Ok, so I have a new project that has PW as the selected framework of choice. Here are some of the constraints I'm working with:

1) The corporate database will replicate all the other branches data.

2) Each branch will have it's own web and database servers, thus run their own instance of ProcessWire and all data will be saved within the intranet.

3) Each branch will be able to access the other branches install via VPN. The web servers/code base will be synced using Git.

4) Each branch's database server will have a Symmetricds node installed. Via VPN, each node will push/pull to the corporate node, keeping the databases synced. Symmetricds allows for table and column specific updates so the whole db won't be getting replicated on each pass.

5) The database sync needs to be bidirectional, as in Multiple Master Replication. Reason being, the company plans on having certain departments add pages directly to the corporate account that will affect the other branches. For instance, the Human Resource department will handle adding/removing users and maintaining records on them. Each user created by HR will need to be able to access any branch's data when on the VPN. So user pages would need to be pushed to the branch db's. Here's what it would look like:

// Inside Branch 1's Building:

Client 1------via intranet---------------Web Server 1-----DB Server 1

// Connecting to remote Branch 2 from Branch 1

Client 1------via internet (VPN)------Web Server 2-----DB Server 2

// Database syncing

DB 1-------------via VPN-------Corporate DB 1       and vise versa (bidirectional)

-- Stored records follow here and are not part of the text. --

$ cat config.mk
export PLATFORM = sky130hd
export DESIGN_NAME = skew_fifo_bank
export DESIGN_NICKNAME = d
export VERILOG_FILES = /design/src/rtl/skew_fifo_bank.sv
export SDC_FILE = /design/constraint.sdc
export NUM_CORES = 1
export LEC_CHECK = 0
export ABC_AREA = 1
export BUFFER_PORTS_ARGS = -buffer_cell sky130_fd_sc_hd__buf_2
export CAP_MARGIN = 15
export CORE_MARGIN = 4
export CORE_UTILIZATION = 25
export CTS_BUF_LIST = sky130_fd_sc_hd__clkbuf_16
export DETAILED_ROUTE_END_ITERATION = 10
export MAX_ROUTING_LAYER = met4
export PLACE_DENSITY_LB_ADDON = 0.2
export SYNTH_ARGS = -nofsm -noshare
export SYNTH_HDL_FRONTEND = slang
export SYNTH_SLANG_ARGS = --single-unit
$ cat constraint.sdc
create_clock -name clk -period 3.05 [get_ports clk]
set_input_delay 0.4575 -clock clk [delete_from_list [all_inputs] [get_ports clk]]
set_output_delay 0.4575 -clock clk [all_outputs]
set_load 0.01 [all_outputs]
$ cat src/rtl/skew_fifo_bank.sv
// skew_fifo_bank: NCH-lane circular FIFO bank that feeds the PE array.
// Each lane is an independent first-word-fall-through FIFO. When SKEW_EN is
// set, lane k is preloaded with k zero pads on reset or flush. This means a
// vector written once per cycle reaches the array already diagonally staggered.
//
// Ports:
//   clk, rstn   clock; synchronous active-low reset
//   flush       synchronous clear to the post-reset state; beats rd/wr
//   wr, din     push one word per lane; lane k = din[k*WORDLEN +: WORDLEN]
//   rd          pop one entry (pad or data) from every non-empty lane
//   dout        per-lane head word, combinational, 0 while padding or empty
//   empty/full  per-lane occupancy flags (pads included)
//   all_empty   AND of empty
//   count       per-lane occupancy, CW bits per lane, pads included
//   ovf         sticky: some lane dropped a write

module skew_fifo_lane #(
   parameter int WORDLEN  = 8,
   parameter int DEPTH    = 16,
   parameter int CW       = 5,
   parameter int PW       = 4,
   parameter int PAD_INIT = 0
) (
   input  logic               clk,
   input  logic               rstn,
   input  logic               flush,
   input  logic               rd,
   input  logic               wr,
   input  logic [WORDLEN-1:0] din,
   output logic [WORDLEN-1:0] dout,
   output logic [CW-1:0]      cnt,
   output logic               drop
);
   localparam logic [CW-1:0] DEPTH_C = CW'(DEPTH);
   localparam logic [CW-1:0] PAD_C   = CW'(PAD_INIT);
   localparam logic [PW-1:0] LAST    = PW'(DEPTH - 1);

   logic [WORDLEN-1:0] mem [DEPTH];
   logic [PW-1:0]      head, tail;
   logic [CW-1:0]      fifo_cnt, pad_cnt;
   logic               pad_act, fifo_ne, pop_pad, pop_fifo, push;

   assign pad_act  = (pad_cnt != '0);
   assign fifo_ne  = (fifo_cnt != '0);
   assign pop_pad  = rd && pad_act;
   assign pop_fifo = rd && !pad_act && fifo_ne;
   assign cnt      = pad_cnt + fifo_cnt;
   // A pop on the same edge (pad or data) frees the slot the write needs.
   assign push     = wr && ((cnt < DEPTH_C) || pop_pad || pop_fifo);
   assign drop     = wr && !push;
   assign dout     = (pad_act || !fifo_ne) ? '0 : mem[head];

   always_ff @(posedge clk) begin
      if (!rstn || flush) begin
         head     <= '0;
         tail     <= '0;
         fifo_cnt <= '0;
         pad_cnt  <= PAD_C;
      end else begin
         if (pop_pad)  pad_cnt <= pad_cnt - CW'(1);
         if (pop_fifo) head    <= (head == LAST) ? '0 : head + PW'(1);
         if (push)     tail    <= (tail == LAST) ? '0 : tail + PW'(1);
         case ({push, pop_fifo})
            2'b10:   fifo_cnt <= fifo_cnt + CW'(1);
            2'b01:   fifo_cnt <= fifo_cnt - CW'(1);
            default: fifo_cnt <= fifo_cnt;
         endcase
      end
   end

   // Storage is not cleared on reset or flush. Stale words stay invisible
   // because dout is gated by fifo_cnt.
   always_ff @(posedge clk) begin
      if (rstn && !flush && push) mem[tail] <= din;
   end
endmodule

module skew_fifo_bank #(
   parameter int WORDLEN = 8,
   parameter int DEPTH   = 16,
   parameter int NCH     = 4,
   parameter int SKEW_EN = 1,
   parameter int CW      = $clog2(DEPTH + 1)
) (
   input  logic                   clk,
   input  logic                   rstn,
   input  logic                   flush,
   input  logic                   wr,
   input  logic [NCH*WORDLEN-1:0] din,
   input  logic                   rd,
   output logic [NCH*WORDLEN-1:0] dout,
   output logic [NCH-1:0]         empty,
   output logic [NCH-1:0]         full,
   output logic                   all_empty,
   output logic [NCH*CW-1:0]      count,
   output logic                   ovf
);
   localparam int              PW      = $clog2(DEPTH);
   localparam logic [CW-1:0]   DEPTH_C = CW'(DEPTH);

   logic [NCH-1:0][WORDLEN-1:0] din_l, dout_l;
   logic [NCH-1:0][CW-1:0]      cnt_l;
   logic [NCH-1:0]              drop_l;

   assign din_l = din;
   assign dout  = dout_l;
   assign count = cnt_l;

   genvar k;
   generate
      for (k = 0; k < NCH; k++) begin : g_lane
         skew_fifo_lane #(
            .WORDLEN (WORDLEN),
            .DEPTH   (DEPTH),
            .CW      (CW),
            .PW      (PW),
            .PAD_INIT(SKEW_EN != 0 ? k : 0)
         ) u_lane (
            .clk  (clk),
            .rstn (rstn),
            .flush(flush),
            .rd   (rd),
            .wr   (wr),
            .din  (din_l[k]),
            .dout (dout_l[k]),
            .cnt  (cnt_l[k]),
            .drop (drop_l[k])
         );
         assign empty[k] = (cnt_l[k] == '0);
         assign full[k]  = (cnt_l[k] == DEPTH_C);
      end
   endgenerate

   assign all_empty = &empty;

   always_ff @(posedge clk) begin
      if (!rstn || flush) ovf <= 1'b0;
      else if (|drop_l)   ovf <= 1'b1;
   end
endmodule
=== Word-level counts from Yosys, hierarchy flattened ===
Memories as Yosys holds them, arrays and structs flattened. A register that Yosys moved wholly into a read port is not among the register bits.
Index checks and enable logic that the tools add are counted.

* RAM bits: 512
* Memories kept: 4
* Output and inout bits: 62
* Logic and storage cells: 171
* Flip-flop bits (word level): 73

* Add/subtract/negate cells: 24
* Multiplexer cells: 32
* Equal/unequal tests: 20
* Reductions and logical operators: 70
* Magnitude comparators: 4

{| class="wikitable"
|+ Memories
! memory !! words !! width !! read ports !! clocked after memory_dff !! write ports !! line !! RTL
|-
| g_lane[0].u_lane.mem || 16 || 8 || 1 || 1 || 1 || 38 || <nowiki>logic [WORDLEN-1:0] mem [DEPTH];</nowiki>
|-
| g_lane[1].u_lane.mem || 16 || 8 || 1 || 1 || 1 || 38 ||
|-
| g_lane[2].u_lane.mem || 16 || 8 || 1 || 1 || 1 || 38 ||
|-
| g_lane[3].u_lane.mem || 16 || 8 || 1 || 1 || 1 || 38 ||
|}

{| class="wikitable"
|+ Operators by type and width
! operator !! count
|-
| $mux 4 || 16
|-
| $pmux 5 s2 || 4
|-
| $reduce_bool 5->1 || 8
|-
| $sub 5x1->5 const B || 8
|-
| $add 4x1->4 const B || 8
|-
| $eq 4x4->1 const B || 8
|-
| $mux 8 || 4
|-
| $logic_and 1x1->1 || 25
|-
| $add 5x1->5 const B || 4
|-
| $add 5x5->5 || 4
|-
| $eq 5x5->1 const B || 4
|-
| $logic_not 5->1 || 4
|-
| $lt 5x5->1 const B || 4
|-
| $logic_not 1->1 || 14
|-
| $logic_or 1x1->1 || 13
|-
| $eq 2x1->1 const B || 4
|-
| $eq 2x2->1 const B || 4
|-
| $mux 1 || 8
|-
| $reduce_bool 2->1 || 4
|-
| $reduce_and 4->1 || 1
|-
| $reduce_or 4->1 || 1
|}

=== Logic depth before layout (Yosys ltp) ===
* Word-level depth: 9
* Mapped depth: 20

=== Modules after synthesis ===
A second synthesis with hierarchy kept.

* Cell total of the unflattened synthesis: 2361
* Area total of the unflattened synthesis: 26574.2 um^2

{| class="wikitable"
|+ Modules (own cells, without submodules)
! module !! times used !! area each (um^2) !! cells each
|-
| skew_fifo_lane at g_lane[2].u_lane || 1 || 6744.0 || 597
|-
| skew_fifo_lane at g_lane[1].u_lane || 1 || 6692.7 || 595
|-
| skew_fifo_lane at g_lane[0].u_lane || 1 || 6531.3 || 574
|-
| skew_fifo_lane at g_lane[3].u_lane || 1 || 6449.9 || 561
|-
| skew_fifo_bank || 1 || 156.4 || 34
|}

=== Worst setup path after synthesis ===
No wires, ideal clock.

* Path type: reg2reg
* From: register g_lane[1].u_lane.fifo_cnt[0]
* To: register g_lane[1].u_lane.fifo_cnt[4]
* Setup time: 0.116 ns
* Data arrival time: 2.709 ns
* Cell stages (with the launch flop): 19
* Setup slack: 0.226 ns
* Clock period less this slack: 2.824 ns
* Data required time: 2.934 ns
* Cells stage by stage: dfxtp_1 ha_1 fa_1 nand3_1 nand2_1 nand2_1 nand2_1 nand2_4 nand2_4 ha_1 ha_1 nand2_1 nand2_1 a21oi_1 nor2_1 nor2_1 nand2_1 o21ai_0 nor2_1

* Word-level cells in the longest chain between the ends: 7
* Elaborated cells between the ends (all ways): 13
* Those cells by class: 3 x add/sub; 1 x order compare; 2 x eq/ne; 1 x mux; 6 x reduce/logical

{| class="wikitable"
|+ Ends and longest elaborated chain
! element !! line !! RTL
|-
| from (decl) || 40 || <nowiki>logic [CW-1:0] fifo_cnt, pad_cnt;</nowiki>
|-
| from (signal assigned) || 64 || <nowiki>2'b10: fifo_cnt <= fifo_cnt + CW'(1);</nowiki>
|-
| from (signal assigned) || 65 || <nowiki>2'b01: fifo_cnt <= fifo_cnt - CW'(1);</nowiki>
|-
| from (signal assigned) || 66 || <nowiki>default: fifo_cnt <= fifo_cnt;</nowiki>
|-
| $add 5x5->5 (*) || 47 || <nowiki>assign cnt = pad_cnt + fifo_cnt;</nowiki>
|-
| net count[9] || 95 || <nowiki>output logic [NCH*CW-1:0] count,</nowiki>
|-
| $lt 5x5->1 (*) || 49 || <nowiki>assign push = wr && ((cnt < DEPTH_C) || pop_pad || pop_fifo);</nowiki>
|-
| $logic_or 1x1->1 (*) (2 in series) || 49 ||
|-
| $logic_and 1x1->1 (*) || 49 ||
|-
| $eq 2x1->1 / $eq 2x2->1 (equally long branches) || 63 || <nowiki>case ({push, pop_fifo})</nowiki>
|-
| $pmux 5 s2 / $reduce_bool 2->1 (equally long branches) || n/a ||
|}

The timed path passes the listed nets; every way through them passes the cells marked *.
A chain may end at the register's enable or synchronous reset.

=== Worst setup path after layout ===
* From: register g_lane[3].u_lane.pad_cnt[0]
* To: output all_empty

* Word-level cells in the longest chain between the ends: 3

{| class="wikitable"
|+ Ends and longest elaborated chain
! element !! line !! RTL
|-
| from (decl) || 40 ||
|-
| from (signal assigned) || 60 || <nowiki>if (pop_pad) pad_cnt <= pad_cnt - CW'(1);</nowiki>
|-
| $add 5x5->5 || 47 ||
|-
| $logic_not 5->1 || 129 || <nowiki>assign empty[k] = (cnt_l[k] == '0);</nowiki>
|-
| $reduce_and 4->1 || 134 || <nowiki>assign all_empty = &empty;</nowiki>
|-
| to (decl) || 94 || <nowiki>output logic all_empty,</nowiki>
|}

No other way between the ends.

==> flow_summary.json <==
{
  "status": "finished, violations left",
  "violations": "setup timing",
  "die-area_um2": 109000,
  "htree_levels": 3,
  "finalPower_mw": 18.0,
  "drtPass1Iterations": 7,
  "place_ws_ns": -0.0159,
  "gr-usage-all-layers_pct": 12.8,
  "post-route-min-period_ns": 3.08,
  "clock_tree.buffer_depth": 3,
  "gp_congestion": 0.809,
  "synth_area_per_cell_um2": 11.3,
  "crit_family": "simple AND/OR/NAND/NOR gates",
  "cp-end-kind": "output port",
  "dpl_cell_area_um2": 28400,
  "grt_max_degree": 86,
  "clk_pin_slew_ns": 0.06,
  "cp_max_fo": 3,
  "max_freq_mhz": 325,
  "synth_mux_area_share_pct": 0.697,
  "synth_ff_type": "edfxtp_1",
  "period_share_pct": 101,
  "drcViolationCount": 0,
  "seqPwrFrac_pct": 49.9,
  "setup_tns_ns": -0.0254,
  "wire_per_inst_um": 17.6,
  "synth_fp_nets": 2397,
  "criticalPathCategory": "register to output port",
  "cap_viol_max_count": 0,
  "insertion_delay_ns": 0.63,
  "dp_hpwl_um": 45300,
  "layout.nets": 2581,
  "power-per-cell-area_nw_per_um2": 579,
  "fill_cells": 10447,
  "rsz0062_at_grt": "true",
  "critPathMaxStageDelay_ns": 0.39,
  "final_cell_count_no_fill": 3903,
  "viasPerCell": 4.52,
  "synthSimpleGateAreaFrac_pct": 12.5,
  "synth_enable_flop_cells": 512,
  "fin_util_pct": 30.4,
  "wirelength_um": 68800,
  "slew_headroom_pct": 50.4,
  "cts-root-buf": "clkbuf_16",
  "grt_first_pass_wirelength_um": 105000,
  "floorplan.rows": 117,
  "async_flop_share_pct": 0,
  "worst-endpoint-required_ns": 2.59,
  "synth_top_family_by_area": "simple AND/OR/NAND/NOR gates",
  "cts_buffers": 71,
  "cp-start-kind": "register",
  "die_x_um": 330,
  "synth-xor-area-share_pct": 0.779,
  "synthAdderAreaFrac_pct": 3.43,
  "area_growth_pct": 20.1,
  "antenna_found_initial": 1,
  "switching_share_pct": 22.2,
  "io_buffers": 98,
  "postRouteAntennaNets": 0,
  "clock-sinks": 601,
  "place_inst": 3765,
  "hold_buffers": 0,
  "path_cells": "ha_4 > fa_2 > xor2_2 > nor3_2 > nand3_2 > nor2_4 > nand2_1 > nor2_1 > buf_4",
  "worstPathArrival_ns": 2.62,
  "ys_warn_count": 0,
  "grt_pass1_vias": 17589,
  "hold_violations": 0,
  "layout-drive-gt1-share_pct": 16.6,
  "synthCells": 2294,
  "start_util_pct": 25.3,
  "synth-seq-area-share_pct": 66.3,
  "ios": 99,
  "yosysUniqueCellTypes": 42,
  "holdWs_ns": 0.209,
  "drtIter0Drc": 1329,
  "worst_slew_pin_slew_ns": 0.743,
  "internal_power_mw": 14.0,
  "fin_area_um2": 31100,
  "tritoncts": "done",
  "chipHeight_um": 330,
  "ys_ff_latch": 601,
  "path_buf_inv": 1,
  "setup_ws_ns": -0.0254,
  "overflow": 0,
  "skew_ns": 0.0191,
  "ir_drop_mv": 0.309,
  "via_count": 17626,
  "slew_violations": 0,
  "coreArea_um2": 102000,
  "cp_slowest_cell": "fa_2",
  "p_comb_share_pct": 4.2,
  "p_switching_mw": 3.99,
  "setup_viol": 1,
  "syn-cell-area_um2": 25900,
  "clkPwrFrac_pct": 45.9,
  "p_leak_nw": 11.2,
  "hold_path_class": "input pin to register",
  "synth_compound_area_share_pct": 12.1
}
==> placed cells by master, fill, tap and decap left out, types with 15 or more instances in the layout <==
cell type	netlist	layout
buf_4	9	106
o211ai_1	27	27
o21ai_0	292	291
a21oi_1	137	133
ha_1	58	53
o22ai_1	27	27
o221ai_1	46	46
inv_1	148	160
nor2_1	363	360
o21ai_1	24	25
mux2i_1	18	18
nand2_2	17	22
nand2_1	233	227
edfxtp_1	512	512
dfxtp_1	89	81
clkinv_1	1	15
clkbuf_16	0	73
buf_2	36	95
nand3_1	89	86
==> final timing paths <==
check	startpoint	end	slack [ns]	cells past startpoint
worst max-delay path	g_lane[3].u_lane.pad_cnt[0]	all_empty	-0.03	9
worst min-delay path	din[10]	g_lane[1].u_lane.mem[9][2]	0.21	1
worst max register to register	g_lane[1].u_lane.pad_cnt[0]	g_lane[1].u_lane.fifo_cnt[4]	0.14	18
worst min register to register	g_lane[1].u_lane.head[2]	register	0.50	2
==> final cells by class <==
class / instances / area [µm²] / share of cell area, %
Tap cell: 1368 / 1710 / 5.51
Clock inverter: 57 / 467 / 1.50
Multi-Input combinational cell: 1428 / 7810 / 25.2
Antenna cell: 1 / 2.50 / 0.00806
Sequential cell: 601 / 17200 / 55.3
Timing Repair Buffer: 212 / 1450 / 4.68
Clock buffer: 72 / 1800 / 5.80
Inverter: 164 / 634 / 2.04
==> logic make-up after synthesis <==
kind of cell    after synthesis
fa+ha+maj                    66
simple gates                759
xor+xnor                     23
mux                          18
compound gates              562
flops                       601
buf+inv                     265
==> power by group through the flow <==
| stage | clock network [mW] | logic (mW) | registers, mW |
|---|---|---|---|
| final | 8.26 | 0.752 | 8.98 |
| after global routing | 8.85 | 0.847 | 8.98 |
| after CTS | 8.52 | 0.739 | 8.98 |
| after detailed placement | 0 | 0.728 | 9.15 |
| after global placement | 0 | 0.720 | 9.15 |
| after floorplan | 0 | 0.366 | 9.15 |
==> metal layers <==
metal / global-route usage [%] / part of all wire (%)
met1: 17.7 / 48
met2: 19.4 / 45
met3: 2.30 / 4.6
met4: 3.58 / 1.8
met5: - / 0
==> worst register-to-register path: stages (launching register included) <==
cell and delay (ns):
dfxtp_1 0.33, ha_2 0.21, fa_2 0.40, nand3_1 0.11, nand3_1 0.17, nand2_4 0.15, nand2_4 0.09, nand2_4 0.12
ha_2 0.24, inv_2 0.07, fa_2 0.35, inv_1 0.06, nand2_1 0.05, nand2_1 0.07, a21oi_2 0.06, nor2_1 0.09
nor2_1 0.07, a21oi_1 0.13, nor2_1 0.06
==> state kept, by name, indices dropped and copies added, names as in the netlist, named ones only <==
signal and count:
g_lane.u_lane.mem 512, g_lane.u_lane.tail 16, g_lane.u_lane.head 16, g_lane.u_lane.fifo_cnt 20, g_lane.u_lane.pad_cnt 20, ovf 1
==> what timing repair did <==
action | in CTS | in global routing
gates resized for setup | 20 | 52
setup buffers | 0 | 7
cloned | 0 | 1
endpoints found under the setup margin | 15 | 29
pin swaps | 3 | 15
==> cell usage after synthesis (36+ instances only) <==
cell	n	area (µm²)
edfxtp_1	512	15400
nor2_1	363	1360
o21ai_0	292	1460
nand2_1	233	875
inv_1	148	556
a21oi_1	137	686
dfxtp_1	89	1780
nand3_1	89	445
ha_1	58	726
clkbuf_1	47	176
o221ai_1	46	403
buf_2	36	180
(Power assumes the default switching activity.)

DB 2-------------via VPN-------Corporate DB 2

The schema between all databases will be exactly the same. So, initially, my game plan was to change mySQL's auto_increment_increment and auto_increment_offset on each db instance, keeping the different branches on separate indexes when pages and fields are stored. Hopefully, this would cause a mostly conflict free environment. 

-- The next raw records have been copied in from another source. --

`config.mk`:
```
export PLATFORM = sky130hd
export DESIGN_NAME = cv32e40p_if_id_queue_flat
export DESIGN_NICKNAME = d
export VERILOG_FILES = /design/src/rtl/cv32e40p_if_id_queue_if.sv /design/src/rtl/cv32e40p_if_id_queue.sv /design/src/flat_wrapper.sv
export SDC_FILE = /design/constraint.sdc
export NUM_CORES = 1
export LEC_CHECK = 0
export CAP_MARGIN = 10
export CORE_ASPECT_RATIO = 1.2
export CORE_MARGIN = 4
export CORE_UTILIZATION = 30
export DETAILED_ROUTE_END_ITERATION = 8
export PLACE_DENSITY = 0.52
export SETUP_SLACK_MARGIN = 0.02
export SKIP_CTS_REPAIR_TIMING = 1
export SLEW_MARGIN = 40
export SYNTH_ARGS = -nofsm -noshare
export SYNTH_HDL_FRONTEND = slang
export SYNTH_SLANG_ARGS = --single-unit
```
`constraint.sdc`:
```
create_clock -name clk -period 1.8 [get_ports clk]
set_input_delay 0.27 -clock clk [delete_from_list [all_inputs] [get_ports clk]]
set_output_delay 0.27 -clock clk [all_outputs]
set_load 0.02 [all_outputs]
```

Also, this limits my approach on dealing with expansion. Once 9 offices are established, I'm going to have to start getting creative with the increment patterns. I suggested a cloud based approach but they insist on using their current infrastructure. My other idea was to write transaction and conflict rules into Symmetricds and allow it to make changes to page ids, etc and any references to such in the db. The real danger is when there is a mass building of pages when the VPN is not available, like an internet outage. Once the internet is back online, there could be a lot of pages that need to be replicated; with the likelihood that many pages end up with the same exact page id's, etc. 

Anyway, does anyone here have any advice as to what they would do? I'm open to hear opinions of what others have done in this same sort of scenario before I choose my path.

Link to comment
Share on other sites

First a few questions.

How probable is it that the VPN is down?

When the VPN is down, how long is it usually down?

Approximately how many writes are there during the day in the branch-offices?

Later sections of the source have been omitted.